S Clark biophp-dev@bioinformatics.org
Wed, 30 Apr 2003 12:23:42 -0600


On Wednesday 30 April 2003 11:42 am, Nico Stuurman wrote:
> If I understand it correctly, you now want to the Parse class to
> remember the sequence entries that have been read by the parser
> functions (instead of just remembering pointers to positions in the
> input).  When dealing with strings (data in memory) this has the
> (slight) disadvantage that you are doubling the memory usage.  When
> dealing with streams, it has the advantage that you can easily move
> back.  However, doesn't fseek() let you put the file pointer backwards
> (don't know how php handles this, does it re-stream the stream or is it
> intelligent and keeps a cache somewhere that you can dip in?).

fseek() does let you move around in the file, but as far as I have
been able to find out, the only way to approximate "reading backwards"
in a "stream" would be to close the stream and re-open it from the start - 
which works for web pages and ftp, but won't work at all for, e.g. stdin.
As far as I know there's no buffering that you can go back in.

In effect, having the "stack" of results at the upper-level of the parser
serves as the buffer that's not there for streams :-)

That does still leave the system using up to 2x the memory, roughly, at
its peak for the data, though this can be mitigated somewhat by having the
filetype parser unset() its data once it's parsed the last record from it and
passed the results up to the Parser object.

> How are the parser functions going to deal with streams versus arrays?
> It would be nice if that could be abstracted for them at a higher
> level, so that not every parsers has to have code for streams and
> arrays (yesterday night's idea to abstract the array functions 'next,
> 'current', 'each', and 'previous', so that they can be used for either
> arrays or streams was getting at that point.

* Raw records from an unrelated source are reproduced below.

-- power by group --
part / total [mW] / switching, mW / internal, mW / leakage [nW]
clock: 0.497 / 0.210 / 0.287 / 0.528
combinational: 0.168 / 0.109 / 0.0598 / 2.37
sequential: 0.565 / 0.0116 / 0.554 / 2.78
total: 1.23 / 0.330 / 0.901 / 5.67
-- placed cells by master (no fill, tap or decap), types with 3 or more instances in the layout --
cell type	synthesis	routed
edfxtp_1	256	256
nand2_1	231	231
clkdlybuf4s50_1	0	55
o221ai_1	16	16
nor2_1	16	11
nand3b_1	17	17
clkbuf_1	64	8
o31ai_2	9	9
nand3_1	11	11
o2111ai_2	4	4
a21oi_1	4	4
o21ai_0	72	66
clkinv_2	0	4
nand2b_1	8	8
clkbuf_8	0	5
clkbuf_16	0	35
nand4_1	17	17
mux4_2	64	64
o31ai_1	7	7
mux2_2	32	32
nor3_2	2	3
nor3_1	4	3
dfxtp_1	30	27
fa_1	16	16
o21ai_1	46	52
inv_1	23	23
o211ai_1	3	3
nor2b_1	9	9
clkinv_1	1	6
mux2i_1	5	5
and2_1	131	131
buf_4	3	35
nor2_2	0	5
<file path="src/rtl/crc_pkg.sv">
// Package shared by the CRC streaming blocks.
// Contents:
//   CRC12_POLY        x^12+x^11+x^3+x^2+x+1 without the x^12 term
//   CRC16_CCITT_POLY  x^16+x^12+x^5+1 without the x^16 term
//   state_t           frame FSM states
package crc_pkg;

  localparam logic [11:0] CRC12_POLY       = 12'h80F;
  localparam logic [15:0] CRC16_CCITT_POLY = 16'h1021;

  typedef enum logic [1:0] {
    IDLE   = 2'd0,
    ACCUM  = 2'd1,
    RESULT = 2'd2
  } state_t;

endpackage

</file>
<file path="src/rtl/crc_step.sv">
// Combinational CRC step: folds DATA_W data bits into a CRC_W register,
// MSB of d_i first. Per bit: fb = r[msb] ^ d; r = r << 1; if fb, r ^= POLY.
// Ports:
//   r_i  register value before the beat
//   d_i  beat payload, bit DATA_W-1 processed first
//   r_o  register value after all DATA_W bits
module crc_step #(
  parameter int               CRC_W  = 12,
  parameter int               DATA_W = 4,
  parameter logic [CRC_W-1:0] POLY   = 12'h80F
) (
  input  logic [CRC_W-1:0]  r_i,
  input  logic [DATA_W-1:0] d_i,
  output logic [CRC_W-1:0]  r_o
);

  logic [CRC_W-1:0] acc;

  always_comb begin
    acc = r_i;
    for (int i = DATA_W - 1; i >= 0; i--) begin
      if (acc[CRC_W-1] ^ d_i[i]) begin
        acc = {acc[CRC_W-2:0], 1'b0} ^ POLY;
      end else begin
        acc = {acc[CRC_W-2:0], 1'b0};
      end
    end
    r_o = acc;
  end

endmodule

</file>
<file path="src/rtl/crc_stream_engine.sv">
// Frame-based streaming CRC generator/checker, one DATA_W beat per clock.
// Handshake: a beat transfers on a rising edge where in_valid_i & in_ready_o;
// a result transfers on a rising edge where out_valid_o & out_ready_i. Valid
// sides hold their payload stable until the transfer happens.
// Ports:
//   clk, rst       clock (rising edge), asynchronous active-high reset
//   in_valid_i     beat present on in_data_i
//   in_ready_o     engine accepts a beat (low only while a result is pending)
//   in_data_i      beat payload, MSB processed first
//   in_sof_i       first beat of a frame
//   in_eof_i       last beat of a frame
//   chk_mode_i     sampled on SOF: 0 = generate, 1 = check
//   crc_out_o      final CRC ^ XOR_OUT (generate) or raw register (check)
//   crc_ok_o       check mode: register == RESIDUE; 0 in generate mode
//   out_valid_o    result valid, held until out_ready_i
//   out_ready_i    consumer takes the result
//   dbg_state_o    current FSM state
module crc_stream_engine
  import crc_pkg::*;
#(
  parameter int               CRC_W   = 12,
  parameter logic [CRC_W-1:0] POLY    = CRC_W'(CRC12_POLY),
  parameter int               DATA_W  = 4,
  parameter logic [CRC_W-1:0] INIT    = '0,
  parameter logic [CRC_W-1:0] XOR_OUT = '0,
  parameter logic [CRC_W-1:0] RESIDUE = '0
) (
  input  logic              clk,
  input  logic              rst,
  input  logic              in_valid_i,
  output logic              in_ready_o,
  input  logic [DATA_W-1:0] in_data_i,
  input  logic              in_sof_i,
  input  logic              in_eof_i,
  input  logic              chk_mode_i,
  output logic [CRC_W-1:0]  crc_out_o,
  output logic              crc_ok_o,
  output logic              out_valid_o,
  input  logic              out_ready_i,
  output state_t            dbg_state_o
);

  state_t           state_q;
  logic [CRC_W-1:0] r_q;
  logic             mode_q;
  logic [CRC_W-1:0] crc_out_q;
  logic             crc_ok_q;
  logic             out_valid_q;

  logic             accept;
  logic [CRC_W-1:0] r_seed;
  logic [CRC_W-1:0] r_d;
  logic             frame_mode;
  logic [CRC_W-1:0] res_crc_d;
  logic             res_ok_d;

  assign in_ready_o  = (state_q != RESULT);
  assign accept      = in_valid_i & in_ready_o;
  assign crc_out_o   = crc_out_q;
  assign crc_ok_o    = crc_ok_q;
  assign out_valid_o = out_valid_q;
  assign dbg_state_o = state_q;

  // An SOF beat always starts from INIT and uses the mode presented with it,
  // which also covers restarting an abandoned frame from ACCUM.
  always_comb begin
    r_seed     = in_sof_i ? INIT : r_q;
    frame_mode = in_sof_i ? chk_mode_i : mode_q;
    res_crc_d  = frame_mode ? r_d : (r_d ^ XOR_OUT);
    res_ok_d   = frame_mode && (r_d == RESIDUE);
  end

  crc_step #(
    .CRC_W  (CRC_W),
    .DATA_W (DATA_W),
    .POLY   (POLY)
  ) u_step (
    .r_i (r_seed),
    .d_i (in_data_i),
    .r_o (r_d)
  );

  always_ff @(posedge clk or posedge rst) begin
    if (rst) begin
      state_q     <= IDLE;
      r_q         <= INIT;
      mode_q      <= 1'b0;
      crc_out_q   <= '0;
      crc_ok_q    <= 1'b0;
      out_valid_q <= 1'b0;
    end else begin
      case (state_q)
        IDLE: begin
          // Non-SOF beats while idle are consumed and dropped.
          if (accept && in_sof_i) begin
            r_q    <= r_d;
            mode_q <= chk_mode_i;
            if (in_eof_i) begin
              crc_out_q   <= res_crc_d;
              crc_ok_q    <= res_ok_d;
              out_valid_q <= 1'b1;
              state_q     <= RESULT;
            end else begin
              state_q <= ACCUM;
            end
          end
        end
        ACCUM: begin
          if (accept) begin
            r_q <= r_d;
            if (in_sof_i) begin
              mode_q <= chk_mode_i;
            end
            if (in_eof_i) begin
              crc_out_q   <= res_crc_d;
              crc_ok_q    <= res_ok_d;
              out_valid_q <= 1'b1;
              state_q     <= RESULT;
            end
          end
        end
        RESULT: begin
          if (out_ready_i) begin
            out_valid_q <= 1'b0;
            state_q     <= IDLE;
          end
        end
        default: begin
          state_q <= IDLE;
        end
      endcase
    end
  end

endmodule

</file>
## config.mk

```make
export PLATFORM = sky130hd
export DESIGN_NAME = hog_pio_tx_ctrl
export DESIGN_NICKNAME = d
export VERILOG_FILES = /design/src/rtl/hog_pio_pkg.sv /design/src/rtl/hog_sync_fifo.sv /design/src/rtl/hog_pio_tx_ctrl.sv
export SDC_FILE = /design/constraint.sdc
export NUM_CORES = 1
export LEC_CHECK = 0
export CAP_MARGIN = 5
export CORE_MARGIN = 5
export CORE_UTILIZATION = 52
export CTS_CLUSTER_DIAMETER = 30
export DETAILED_ROUTE_END_ITERATION = 6
export MAX_ROUTING_LAYER = met4
export PLACE_DENSITY_LB_ADDON = 0.2
export SYNTH_ARGS = -nofsm -noshare
export SYNTH_HDL_FRONTEND = slang
export SYNTH_SLANG_ARGS = --single-unit
```

## constraint.sdc

```tcl
create_clock -name clk -period 3.96 [get_ports clk]
set_input_delay 0.594 -clock clk [delete_from_list [all_inputs] [get_ports clk]]
set_output_delay 0.594 -clock clk [all_outputs]
set_load 0.03 [all_outputs]
```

What I'm planning is that the individual "file"(or stream)type parsers
will all be individual, so there will in the end be two similar but
different parser classes for the handful of datatypes that are commonly
retrieved as either a stream or a file (e.g. fasta and fasta_stream, genbank
and genbank_stream, etc.).

Since there's no way to auto-detect streams realistically (without
reading them entirely into memory), the user will HAVE to specify a
stream-parser if they want it.  Fortunately, this won't affect MOST
people, since the filetype parser itself will only need to move
forward through the records and never backwards.  As long as 
the stream isn't excessively large, since PHP deals with
all "filehandle" resources the same (even if they're really streams)
the memory-based version of the parsers will still work with
auto-detection even if given a stream.  That is, as long as
the user doesn't try to feed the parser one of the aforementioned
2gb files or streams.

In practice, what this means is that if the user KNOWS he's about to
read a really really big set of data, THEN he'll specify "new
Parser('fasta_stream')" (or whatever), otherwise, regardless of whether
the actual data is on a web page, being piped from stdin, or in a normal
file, it'll get read entirely into memory and auto-detected.

The end-user will see no change in what happens when they tell
the parser to go back and forth and fetch records, but instead of
next/previous going back and forth through the original data and re-parsing
it, it will go back and forth through the "pre-digested" results (parsing only
when it gets back to the end of the current results and is adding records to
the end), stored in the upper-level Parser object.  (As a minor added bonus,
this will allow us later, if we want, to allow the same parser object to
change sources and types in mid-run, so that it can collect results from
multiple sources with potentially different filetypes, and stack them
together.)